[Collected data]
+ + + + + + +
## src/rtl/spi_sclk_prescaler.sv

```systemverilog
module spi_sclk_prescaler #(
  parameter int PRE_W  = 4,
  parameter int POST_W = 4
) (
  input  logic              clk,
  input  logic              rst,
  input  logic              run,
  input  logic [PRE_W-1:0]  div_lin,
  input  logic [POST_W-1:0] div_exp,
  input  logic              cpol,
  output logic              sclk,
  output logic              lead_tick,
  output logic              trail_tick
);
  localparam int QW = (1 << POST_W) - 1;

  logic [PRE_W-1:0]  lin_r, p;
  logic [POST_W-1:0] exp_r;
  logic              cpol_r, ph;
  logic [QW-1:0]     q, q_last, q_mid;
  logic [QW:0]       span;
  logic [PRE_W:0]    half;
  logic              bypass, lin_end, lead_c, trail_c;

  assign span    = {{QW{1'b0}}, 1'b1} << exp_r;
  assign q_last  = span[QW-1:0] - 1'b1;
  assign q_mid   = span[QW:1] - 1'b1;
  assign half    = ({1'b0, lin_r} + 1'b1) >> 1;
  assign bypass  = (lin_r == '0) && (exp_r == '0);
  assign lin_end = (p == lin_r);

  assign lead_c  = (exp_r == '0) ? ({1'b0, p} == half - 1'b1)
                                 : (lin_end && q == q_mid);
  assign trail_c = lin_end && (q == q_last);

  assign lead_tick  = run && (bypass || lead_c);
  assign trail_tick = run && (bypass || trail_c);
  assign sclk       = ph ^ cpol_r;

  always_ff @(posedge clk) begin
    if (rst) begin
      lin_r  <= '0;
      exp_r  <= '0;
      cpol_r <= 1'b0;
      p      <= '0;
      q      <= '0;
      ph     <= 1'b0;
    end else if (!run) begin
      lin_r  <= div_lin;
      exp_r  <= div_exp;
      cpol_r <= cpol;
      p      <= '0;
      q      <= '0;
      ph     <= 1'b0;
    end else begin
      p <= lin_end ? '0 : p + 1'b1;
      if (lin_end) q <= (q == q_last) ? '0 : q + 1'b1;
      if (!bypass) begin
        if (lead_c)       ph <= 1'b1;
        else if (trail_c) ph <= 1'b0;
      end
    end
  end
endmodule

```

## config.mk

```make
export PLATFORM = sky130hd
export DESIGN_NAME = spi_sclk_prescaler
export DESIGN_NICKNAME = d
export VERILOG_FILES = /design/src/rtl/spi_sclk_prescaler.sv
export SDC_FILE = /design/constraint.sdc
export NUM_CORES = 1
export LEC_CHECK = 0
export BUFFER_PORTS_ARGS = -buffer_cell sky130_fd_sc_hd__buf_2
export CORE_MARGIN = 2
export CORE_UTILIZATION = 40
export DETAILED_ROUTE_END_ITERATION = 7
export HOLD_SLACK_MARGIN = 0.12
export PLACE_DENSITY_LB_ADDON = 0.05
export REMOVE_ABC_BUFFERS = 1
export SYNTH_ARGS = -nofsm -noshare
export SYNTH_HDL_FRONTEND = slang
export SYNTH_SLANG_ARGS = --single-unit
```

## constraint.sdc

```tcl
create_clock -name clk -period 10.4 [get_ports clk]
set_input_delay 2.08 -clock clk [delete_from_list [all_inputs] [get_ports clk]]
set_output_delay 2.08 -clock clk [all_outputs]
set_load 0.01 [all_outputs]
```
+ + + + + + +
Task:
If a line in the data above holds the word "else", count it; give only the total.

Answer to this task:
3